» **ENTRIES SUPPLIED**:
BEGIN

`src/rtl/neural_clk_gen_if.sv`:
```
// Bus bundle for the emulation clock generator.
// The master side programs the neuron_clk half-period and observes the
// derived clocks and the neuron-slot counter. The slave side is the generator.
interface neural_clk_gen_if #(
    parameter int NN = 8
);
    logic [17:0]   half_cnt;
    logic          clk_out1;
    logic          clk_out2;
    logic          clk_out3;
    logic [NN+2:0] int_neuron_cnt_out;

    modport master (
        output half_cnt,
        input  clk_out1,
        input  clk_out2,
        input  clk_out3,
        input  int_neuron_cnt_out
    );

    modport slave (
        input  half_cnt,
        output clk_out1,
        output clk_out2,
        output clk_out3,
        output int_neuron_cnt_out
    );
endinterface

```
`src/rtl/neural_clk_gen.sv`:
```
// Emulation clock tree generator.
// Divides rawclk into neuron_clk (clk_out1), then derives sim_clk (clk_out2)
// and spindle_clk (clk_out3) from bits of the free-running neuron-slot counter.
// Every output is a plain register in the rawclk domain, so all derived edges
// land on the same rawclk edge and no internal logic runs on a derived clock.
// NN must be at least 2 so that the spindle tap NN-2 exists.
module neural_clk_gen #(
    parameter int NN = 8
) (
    input  logic             rawclk,
    input  logic             reset,
    neural_clk_gen_if.slave  bus
);

    localparam int CW = NN + 3;

    logic [17:0]   div_cnt;
    logic          neuron_q;
    logic          sim_q;
    logic          spindle_q;
    logic [CW-1:0] counter_q;
    logic [CW-1:0] next_counter;
    logic          half_done;
    logic          neuron_rise;

    // A half-period ends as soon as the count reaches or passes the live
    // half_cnt, so lowering half_cnt mid-period ends it on the next edge.
    assign half_done    = (div_cnt >= bus.half_cnt);
    assign neuron_rise  = half_done && !neuron_q;
    assign next_counter = counter_q + CW'(1);

    // Half-period divider: count rawclk edges and toggle neuron_clk at the end of each half.
    always_ff @(posedge rawclk or posedge reset) begin
        if (reset) begin
            div_cnt  <= '0;
            neuron_q <= 1'b0;
        end else if (half_done) begin
            div_cnt  <= '0;
            neuron_q <= ~neuron_q;
        end else begin
            div_cnt  <= div_cnt + 18'd1;
        end
    end

    // Slot counter and its clock taps advance together on the edge where neuron_clk rises.
    always_ff @(posedge rawclk or posedge reset) begin
        if (reset) begin
            counter_q <= '0;
            sim_q     <= 1'b0;
            spindle_q <= 1'b0;
        end else if (neuron_rise) begin
            counter_q <= next_counter;
            sim_q     <= next_counter[NN];
            spindle_q <= next_counter[NN-2];
        end
    end

    assign bus.clk_out1           = neuron_q;
    assign bus.clk_out2           = sim_q;
    assign bus.clk_out3           = spindle_q;
    assign bus.int_neuron_cnt_out = counter_q;

endmodule

```
`src/flat_wrapper.sv`:
```
// flat-port wrapper written by rule: the top's interface ports become plain ports
module neural_clk_gen_flat 
#(
    parameter int NN = 8
)
  (rawclk, reset, bus_half_cnt, bus_clk_out1, bus_clk_out2, bus_clk_out3, bus_int_neuron_cnt_out);
  neural_clk_gen_if #(.NN(NN)) bus_i ();
  input  logic rawclk;
  input  logic reset;
  input wire logic [$bits(bus_i.half_cnt)-1:0] bus_half_cnt;
  output wire logic [$bits(bus_i.clk_out1)-1:0] bus_clk_out1;
  output wire logic [$bits(bus_i.clk_out2)-1:0] bus_clk_out2;
  output wire logic [$bits(bus_i.clk_out3)-1:0] bus_clk_out3;
  output wire logic [$bits(bus_i.int_neuron_cnt_out)-1:0] bus_int_neuron_cnt_out;
  assign bus_i.half_cnt = bus_half_cnt;
  assign bus_clk_out1 = bus_i.clk_out1;
  assign bus_clk_out2 = bus_i.clk_out2;
  assign bus_clk_out3 = bus_i.clk_out3;
  assign bus_int_neuron_cnt_out = bus_i.int_neuron_cnt_out;
  neural_clk_gen #(.NN(NN)) u_core (.rawclk(rawclk), .reset(reset), .bus(bus_i));
endmodule
```
`config.mk`:
```
export PLATFORM = sky130hd
export DESIGN_NAME = neural_clk_gen_flat
export DESIGN_NICKNAME = d
export VERILOG_FILES = /design/src/rtl/neural_clk_gen_if.sv /design/src/rtl/neural_clk_gen.sv /design/src/flat_wrapper.sv
export SDC_FILE = /design/constraint.sdc
export NUM_CORES = 1
export LEC_CHECK = 0
export CAP_MARGIN = 20
export CORE_MARGIN = 8
export CORE_UTILIZATION = 45
export CTS_CLUSTER_DIAMETER = 30
export DETAILED_ROUTE_END_ITERATION = 7
export GPL_TIMING_DRIVEN = 0
export PLACE_DENSITY_LB_ADDON = 0.05
export SLEW_MARGIN = 20
export SYNTH_ARGS = -nofsm -noshare
export SYNTH_HDL_FRONTEND = slang
export SYNTH_SLANG_ARGS = --single-unit
export TNS_END_PERCENT = 100
```
`constraint.sdc`:
```
create_clock -name rawclk -period 3 [get_ports rawclk]
set_input_delay 0.3 -clock rawclk [delete_from_list [all_inputs] [get_ports rawclk]]
set_output_delay 0.3 -clock rawclk [all_outputs]
set_load 0.1 [all_outputs]
```
==> results of run 1 <==
[cell type report]
class	instances	area (sq um)	area share (%)
clock inverters	1	5.00	0.210
flip-flops and latches	30	751	31.5
well taps	50	62.6	2.62
inverters	21	78.8	3.31
repair buffers	35	357	15.0
plain buffers	5	53.8	2.26
clock buffers	7	86.3	3.62
multi-input cells	138	991	41.6
[cells in the mapped netlist, drive strengths merged (2+ instances only)]
cell type / n
o21ai: 2
xnor2: 16
nand4: 4
inv: 21
nand2: 9
buf: 5
a21oi: 9
dfrtp: 30
ha: 20
nand3: 22
nor2b: 2
nand2b: 2
nor2: 25
and3: 10
xor2: 11
and2: 2
[layer usage]
| metal | vias up | wire length, um |
|---|---|---|
| li1 | 729 | - |
| met3 | 7 | 214 |
| met5 | - | 0 |
| met4 | 0 | 48 |
| met2 | 29 | 1900 |
| met1 | 677 | 1750 |
[sequential cells by signal, summed over array words and instances, names as in the netlist]
signal and count:
u_core.bus.clk_out1 1, u_core.bus.int_neuron_cnt_out 11, u_core.div_cnt 18
[power breakdown]
part	switching [mW]	total (mW)	internal [mW]
combinational	0.107	0.207	0.100
sequential	0.0451	0.487	0.442
clock	0.146	0.330	0.185
total	0.297	1.02	0.727
[per-stage QoR]
step / hold slack (ns) / utilization, % / setup WS, ns
CTS: 0.283 / 59.6 / 0.701
floorplan: 0.391 / - / 0.865
global route: 0.317 / 59.6 / 0.681
detailed placement: 0.469 / 57.3 / 0.603
finish: 0.264 / 59.6 / 0.720
global placement: 0.460 / 56.7 / 0.650
[worst max path at each step]
stage	endpoint	cells past startpoint
floorplan	u_core.bus.int_neuron_cnt_out[10]	6
global placement	u_core.bus.int_neuron_cnt_out[1]	8
detailed placement	u_core.bus.int_neuron_cnt_out[1]	9
CTS	bus_clk_out1	1
global route	bus_clk_out1	1
finish	bus_clk_out1	1
[cell families (layout without fill, tap and decap cells)]
logic type	Yosys count	in the layout	share of synthesized area (%)
and+or+nand+nor	77	77	21.1
adders and majority gates	20	20	13.4
xor gates and xnor gates	27	27	13.4
muxes	1	1	0.801
AOI/OAI and AO/OA	13	13	4.20
DFF	30	30	40.1
buffers and inverters	26	69	7.08
==> run_results.csv, run 1 <==
group,metric,value,unit
layout,syn2layout_area_growth,27.2,%
floorplanning,die_width,80.5,um
clock_network,cts.sinks,30,
logic_synthesis,yosysWarnings,0,
logic_synthesis,ys_top_cells_by_area,"dfrtp_1 (40%), ha_1 (13%), xnor2_1 (7.0%), nand3_1 (5.6%), nor2_1 (5.0%)",
timing,finalHoldViolCount,0,
setup_path,crit_path_max_fanout,5,
clock_network,htreeDepth,2,
clock_network,post-cts-setup-buffers,0,
detailed_routing,postRouteAntennaNets,0,
floorplanning,rows,23,
power,power,1.02,mW
outcome,status,"completed",
timing,tns,0,ns
setup_path,end_kind,"primary output",
timing,slew_headroom,34.5,%
clock_network,cts_buffer_depth,2,
grt,track_usage,13.2,%
timing,rsz0062_at_grt,"no",
layout,drive_gt1_share,9.70,%
setup_path,cp_num_buf_inv,1,
logic_synthesis,ys_seq_area_share,40.1,%
grt,grt_antenna_before_repair,0,
setup_path,crit_type,"reg -> out",
setup_path,required,2.70,ns
placed_design,port_buffers,33,
power,p_per_area,429,nW/um^2
power,power.leakage,1.18,nW
clock_network,path_clk_slew,0.06,ns
grt,grt_pass1_vias,1508,
grt,met2_usage,21.9,%
grt,grt_util_met1,15.7,%
setup_path,rr_worst_depth,8,
grt,gr-max-usage-layer,"met2",
floorplanning,boundaryPins,34,
floorplanning,core-area,4000,sq um
floorplanning,die-area,6490,sq um
setup_path,reg2reg_from,"u_core.div_cnt[0]",
timing,tightestPinTransition,0.980,ns
timing,period_share,76.0,%
grt,grt_max_degree,15,
detailed_routing,wire_per_inst,13.6,um
detailed_routing,firstDrtPassIters,4,
logic_synthesis,synth_nets,234,
layout,design_area,2380,sq um
power,irDropWorstVdd,0.339,mV
detailed_routing,drt-total-wl,3920,um
logic_synthesis,avgSynthCellArea,9.66,sq um
detailed_routing,drc,0,
floorplanning,start_util,46.9,%
setup_path,r2r_slack,0.91,ns
layout,final_cell_mix,"clkdlybuf4s50_1 (33), dfrtp_1 (30), nor2_1 (25), nand3_1 (21), inv_1 (21)",
detailed_routing,vias,1442,
timing,fmax,0.439,GHz
logic_synthesis,syn_inst,194,
timing,fin_crit,2.28,ns
min_path,hold_class,"in -> async",
logic_synthesis,synth_edf_count,0,
logic_synthesis,async_flop_share,100,%
logic_synthesis,ys.flop_type,"dfrtp_1",
setup_path,critical_path.top_delay_family,"buffers and inverters",
setup_path,setup.worst_path.start,"u_core.bus.clk_out1",
placed_design,place_inst,279,
clock_network,cts_hold_buf,0,
floorplanning,die_y,80.5,um
layout,layout.nets,276,
grt,grt_pass1_wl,6800,um
logic_synthesis,synth_seq_cells,30,
timing,finalSetupViolCount,0,
placed_design,placed_area,2290,sq um
grt,globalRouteMet3Util,4.24,%
placed_design,gp_congestion,0.795,
setup_path,crit_slowest_cell,"clkdlybuf4s50_1",
run,cap_violations,0,
grt,overflow,0,
setup_path,critPathLaunchType,"flip-flop",
logic_synthesis,yosys.area.top_type_share,40.1,%
layout,mostFrequentLayoutCell,"clkdlybuf4s50_1",
layout,fill_cells,351,
logic_synthesis,syn_area,1870,sq um
setup_path,arrival,1.98,ns
logic_synthesis,ys_types,28,
setup_path,path_cells,"clkdlybuf4s50_1",
timing,maxSlewViolCount,0,
clock_network,cts_tree,"yes",
placed_design,place_hpwl,3200,um
clock_network,ctsRootBufferMaster,"clkbuf_8",
setup_path,cp_slowest_stage_delay,1.20,ns
timing,skew,0.00305,ns
layout,n_antenna_cell,0,
clock_network,clk_latency,0.28,ns
clock_network,cts_buffers,5,
detailed_routing,via_per_inst,5.02,
clock_network,cts-resized-gates,0,
setup_path,r2r-end,"u_core.bus.int_neuron_cnt_out[1]",
detailed_routing,drt_first_iter_violations,51,
layout,finalNonFillerCells,287,
logic_synthesis,synth_top_cell_by_area,"dfrtp_1",
Power figures use the tool's default switching activity.
==> inputs of run 2 (changes only) <==
Clock period 3 ns to 2.11 ns, I/O delays scaled along.
==> run 2 against run 1 <==
  * Cell area up 1.6%
  * Via count down 0.42%
  * Critical path depth unchanged
  * First-iteration DRC count up 25%
  * Sequential power up 43%
  * Highest routed layer unchanged
  * Sequential share of layout area down 0.35 points
  * Register-to-register slack worse by 0.79 ns
  * Die area unchanged
  * Clock skew up 0.0062 ns
  * Largest cell class unchanged
  * Wire length up 3.2%
==> run_results.csv, run 2 (synthesis gave the netlist of run 1 again) <==
group,metric,value,unit
timing,finalSetupViolCount,0,
setup_path,crit_type,"reg -> out",
detailed_routing,via_per_inst,4.99,
clock_network,cts_buffers,5,
clock_network,ctsRootBufferMaster,"clkbuf_8",
timing,tightestPinTransition,0.985,ns
layout,fin_util,60.6,%
min_path,hold_class,"in -> async",
detailed_routing,drt-total-wl,4040,um
detailed_routing,postRouteAntennaNets,0,
grt,grt_pass1_wl,6820,um
power,irDropWorstVdd,0.417,mV
grt,grt_max_degree,21,
power,power.leakage,1.27,nW
power,p_comb_share,18.1,%
detailed_routing,firstDrtPassIters,4,
floorplanning,boundaryPins,34,
clock_network,path_clk_slew,0.07,ns
layout,final_cell_mix,"dfrtp_1 (27), clkdlybuf4s50_1 (26), nor2_1 (25), nand3_1 (21), inv_1 (21)",
grt,overflow,0,
detailed_routing,drt_first_iter_violations,64,
timing,fin_crit,2.05,ns
floorplanning,die_width,80.5,um
timing,maxSlewViolCount,0,
timing,skew,0.00926,ns
timing,slew_headroom,34.1,%
setup_path,r2r-end,"u_core.bus.int_neuron_cnt_out[1]",
timing,rsz0062_at_grt,"no",
layout,fill_cells,329,
placed_design,place_hpwl,3170,um
layout,design_area,2420,sq um
setup_path,rr_worst_depth,7,
grt,grt_pass1_vias,1465,
layout,n_antenna_cell,0,
power,p_per_area,655,nW/um^2
placed_design,port_buffers,33,
clock_network,cts.sinks,30,
grt,grt_antenna_before_repair,0,
layout,seq_area,754,sq um
placed_design,placed_area,2280,sq um
setup_path,end_kind,"primary output",
clock_network,clk_latency,0.28,ns
power,p_sw,0.436,mW
layout,syn2layout_area_growth,29.3,%
clock_network,cts_buffer_depth,2,
timing,finalHoldViolCount,0,
setup_path,arrival,1.84,ns
setup_path,path_cells,"clkdlybuf4s50_1",
setup_path,critical_path.top_delay_family,"buffers and inverters",
floorplanning,core-area,4000,sq um
clock_network,htreeDepth,2,
detailed_routing,vias,1436,
floorplanning,rows,23,
power,clockPowerShare,38.0,%
grt,track_usage,13.4,%
layout,largest_reg_flops,18,
detailed_routing,drc,0,
setup_path,crit_path_max_fanout,3,
power,switching_share,27.5,%
layout,layout.nets,277,
setup_path,critPathLaunchType,"flip-flop",
setup_path,cp_slowest_stage_delay,1.16,ns
setup_path,reg2reg_from,"u_core.div_cnt[13]",
layout,top_register,"u_core.div_cnt",
setup_path,r2r_slack,0.12,ns
setup_path,required,1.90,ns
power,cellInternalPower,1.15,mW
layout,multi_input_area,991,sq um
outcome,status,"completed",
placed_design,gp_congestion,0.777,
timing,fmax,0.489,GHz
timing,period_share,97.0,%
layout,mostFrequentLayoutCell,"dfrtp_1",
floorplanning,die-area,6490,sq um
setup_path,crit_slowest_cell,"clkdlybuf4s50_1",
floorplanning,start_util,46.9,%
power,p_seq_share,44.0,%
setup_path,cp_num_buf_inv,1,
clock_network,cts_tree,"yes",
clock_network,cts_hold_buf,0,
layout,drive_gt1_share,11.3,%
detailed_routing,wire_per_inst,14.0,um
floorplanning,die_y,80.5,um
run,cap_violations,0,
## run 2: cell types whose count changed in the layout (fill, tap and decap cells not counted), moves of 2 or more
| cell | before | now |
|---|---|---|
| buf_4 | 3 | 5 |
| clkdlybuf4s50_1 | 33 | 26 |
| dfrtp_1 | 30 | 27 |
| dfrtp_2 | 0 | 3 |
| dlygate4sd2_1 | 0 | 3 |
| dlymetal6s2s_1 | 0 | 4 |
## run 2: metal layers
layer,part of all wire [%],track usage [%]
met1,43,16.0
met5,0,0
met2,51,21.8
met3,4.8,4.80
met4,0.99,4.36
## run 2: per-stage QoR
step	worst slack, ns	total power [mW]	TNS, ns	instances	hold WS [ns]
6_report	0.0634	1.59	0	288	0.233
3_5_place_dp	-0.181	1.00	-1.66	278	0.481
3_3_place_gp	-0.152	0.971	-0.986	277	0.460
2_1_floorplan	0.202	0.887	0	194	0.302
4_1_cts	0.00466	1.61	0	287	0.234
5_1_grt	0.00600	1.68	0	288	0.270
## run 2: repair_timing
item,4_1_cts,5_1_grt
gates resized for setup,3,5
setup buffers,1,1
gates cloned,0,0
setup endpoints to repair,4,5
pin swaps,0,1
## run 2: power by group through the flow
stage                     logic [mW]  registers (mW)  clock network [mW]
after floorplan                0.178           0.709                   0
after global placement         0.267           0.704                   0
after detailed placement       0.289           0.712                   0
after CTS                      0.291           0.701               0.619
after global routing           0.326           0.705               0.645
final                          0.287           0.698               0.603
## run 2: layout make-up
| class | count | area share [%] |
|---|---|---|
| flip-flops and latches | 30 | 31.1 |
| repair buffers | 36 | 15.1 |
| clock buffers | 7 | 3.56 |
| inverters | 21 | 3.25 |
| well taps | 50 | 2.58 |
| multi-input cells | 138 | 40.9 |
| plain buffers | 5 | 2.22 |
| clock inverters | 1 | 1.24 |
## run 2: worst max-delay path by stage
| stage | slack [ns] | startpoint | cells after the start | to |
|---|---|---|---|---|
| finish | 0.06 | u_core.bus.int_neuron_cnt_out[9] | 1 | bus_int_neuron_cnt_out[9] |
| CTS | 0.005 | u_core.bus.int_neuron_cnt_out[2] | 1 | bus_int_neuron_cnt_out[2] |
| floorplan | 0.20 | u_core.bus.clk_out1 | 5 | u_core.bus.int_neuron_cnt_out[10] |
| global route | 0.006 | u_core.div_cnt[13] | 7 | u_core.bus.int_neuron_cnt_out[1] |
| global placement | -0.15 | bus_half_cnt[5] | 8 | u_core.bus.int_neuron_cnt_out[1] |
| detailed placement | -0.18 | bus_half_cnt[17] | 9 | u_core.bus.int_neuron_cnt_out[1] |
==> inputs of run 3 (changes only) <==
Settings changed: CORE_ASPECT_RATIO set to 1.2, GPL_TIMING_DRIVEN 0 to unset, SETUP_SLACK_MARGIN set to 0.5.
==> run 3 against run 2 <==
  * Count of clock-buffer cells in the layout stayed put
  * Via count is 3.1% higher
  * Cell area is 8.3% higher
  * Worst hold slack better by 0.072 ns
  * Non-clock buffer count is 10 higher
  * Sequential power is 2% lower
  * Die area is 0.14% higher
  * Largest power group unchanged
  * Power is 3.5% lower
  * Sequential cell count stayed put
==> run_results.csv, run 3 (synthesis gave the netlist of run 1 again) <==
group,metric,value,unit
detailed_routing,route.met3.wl,249,um
grt,grt_pass1_vias,1513,
timing,period_share,93.7,%
power,power.leakage,1.26,nW
setup_path,crit_type,"in -> reg",
grt,grt_max_degree,31,
clock_network,cts_buffer_depth,2,
floorplanning,die-area,6490,sq um
placed_design,place_hpwl,2930,um
floorplanning,boundaryPins,34,
clock_network,htreeDepth,2,
timing,maxSlewViolCount,0,
setup_path,cp_slowest_stage_delay,0.46,ns
layout,fill_cells,329,
layout,top_register,"u_core.div_cnt",
timing,finalHoldViolCount,0,
floorplanning,die_width,74.9,um
clock_network,cts_tree,"yes",
power,irDropWorstVdd,0.480,mV
timing,fmax,0.506,GHz
layout,largest_reg_flops,18,
floorplanning,rows,25,
detailed_routing,drc,0,
floorplanning,die_y,86.7,um
min_path,hold_class,"in -> async",
detailed_routing,met2WireLength,1970,um
layout,final_cell_mix,"buf_4 (27), dfrtp_1 (25), nor2_1 (21), inv_1 (21), clkdlybuf4s50_1 (19)",
grt,track_usage,13.1,%
clock_network,cts_hold_buf,0,
detailed_routing,via_per_inst,4.90,
layout,layout.nets,287,
detailed_routing,wl_met1,1790,um
timing,rsz0062_at_grt,"yes",
detailed_routing,drt-total-wl,4070,um
grt,grt_antenna_before_repair,0,
layout,mostFrequentLayoutCell,"buf_4",
outcome,status,"completed",
timing,skew,0.00386,ns
clock_network,cts_buffers,5,
setup_path,path_cells,"clkdlybuf4s50_1 > inv_1 > ha_1 > nand4_1 > o221a_1 > o211ai_4 > nor2b_4 > mux2_4",
layout,drive_gt1_share,29.8,%
timing,fin_crit,1.98,ns
layout,syn2layout_area_growth,40.1,%
detailed_routing,highest_layer,"met4",
layout,n_antenna_cell,0,
detailed_routing,postRouteAntennaNets,0,
clock_network,clk_latency,0.28,ns
detailed_routing,vias,1480,
floorplanning,start_util,47.2,%
placed_design,gp_congestion,0.770,
placed_design,dp_slack,-0.194,ns
setup_path,arrival,2.14,ns
timing,finalSetupViolCount,0,
timing,slew_headroom,72.1,%
clock_network,path_clk_slew,0.06,ns
placed_design,port_buffers,33,
clock_network,cts.sinks,30,
timing,tightestPinTransition,0.414,ns
floorplanning,core-area,3970,sq um
grt,overflow,0,
setup_path,crit_slowest_cell,"clkdlybuf4s50_1",
setup_path,crit_path_max_fanout,3,
detailed_routing,wire_per_inst,13.5,um
layout,fin_util,66.1,%
setup_path,critPathLaunchType,"input port",
detailed_routing,drt_first_iter_violations,21,
detailed_routing,firstDrtPassIters,4,
run,cap_violations,0,
grt,grt_pass1_wl,6740,um
setup_path,required,2.27,ns
clock_network,ctsRootBufferMaster,"clkbuf_8",
setup_path,end_kind,"flip-flop",
timing,timing.final.ws_setup,0.133,ns
power,p_per_area,584,nW/um^2
run 3: changes by cell type in the layout (fill, tap and decap cells not counted), sizes merged:
cell,delta
buf,+23
clkdlybuf4s50,-7
dlymetal6s2s,-4
dlygate4sd2,-3
bufinv,-1
clkbuf,+1
clkinv,+1
run 3: what timing repair did:
| item | in CTS | in global routing |
|---|---|---|
| gates resized for setup | 3 | 26 |
| cloned | 0 | 1 |
| endpoints found under the setup margin | 30 | 30 |
| pin swaps | 4 | 11 |
| hold endpoints to repair | 0 | 0 |
| buffers inserted | 4 | 6 |
run 3: area by class of cell:
| class | count | area (sq um) | share of cell area (%) |
|---|---|---|---|
| Clock buffer | 7 | 86.3 | 3.29 |
| Inverter | 21 | 78.8 | 3.00 |
| Timing Repair Buffer | 51 | 470 | 17.9 |
| Sequential cell | 30 | 757 | 28.8 |
| Tap cell | 54 | 67.6 | 2.57 |
| Multi-Input combinational cell | 138 | 1160 | 44.2 |
| Clock inverter | 1 | 5.00 | 0.191 |
run 3: metrics by stage:
stage	hold WS (ns)	TNS, ns	total power, mW	cell area [sq um]	std cells
2_1_floorplan	0.301	0	0.891	1900	194
3_3_place_gp	0.460	-1.18	0.973	2260	283
3_5_place_dp	0.459	-1.78	0.998	2260	283
4_1_cts	0.321	0	1.53	2410	295
5_1_grt	0.346	0	1.64	2630	302
6_report	0.304	0	1.53	2630	302
run 3: metal layers:
layer / vias up / track usage [%]
li1: 745 / -
met1: 698 / 15.0
met2: 31 / 21.5
met3: 6 / 4.39
met4: 0 / 5.54
met5: - / 0
run 3: report_power, final:
part	switching [mW]	leakage [nW]	internal (mW)	total (mW)
clock network	0.208	0.0482	0.262	0.471
logic	0.182	0.814	0.194	0.376
registers	0.0574	0.397	0.629	0.686
run 3: final timing paths:
kind                                                        start                                end  slack, ns  depth (start not counted)
max in group asynchronous                                   reset   u_core.bus.int_neuron_cnt_out[2]       1.51                          3
worst max register to register                  u_core.div_cnt[2]   u_core.bus.int_neuron_cnt_out[1]       0.14                          6
worst min-delay path                                        reset                  u_core.div_cnt[5]       0.30                          3
worst min register to register  u_core.bus.int_neuron_cnt_out[10]  u_core.bus.int_neuron_cnt_out[10]       0.48                          1
min in group rawclk             u_core.bus.int_neuron_cnt_out[10]  u_core.bus.int_neuron_cnt_out[10]       0.48                          1
worst max-delay path                              bus_half_cnt[3]   u_core.bus.int_neuron_cnt_out[1]       0.13                          8
run 3: critical path, delay by kind of cell:
kind,cells,cell delay [ns]
buffers and inverters,2,0.51
muxes,1,0.30
adders and majority gates,1,0.29
AOI/OAI and AO/OA,2,0.52
and+or+nand+nor,2,0.30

END

» **TASK INSTRUCTIONS**:
All lines with the word "adders" must be located in the data and copied.

» **REPLY TO THE TASK**:
adders and majority gates	20	20	13.4
adders and majority gates,1,0.29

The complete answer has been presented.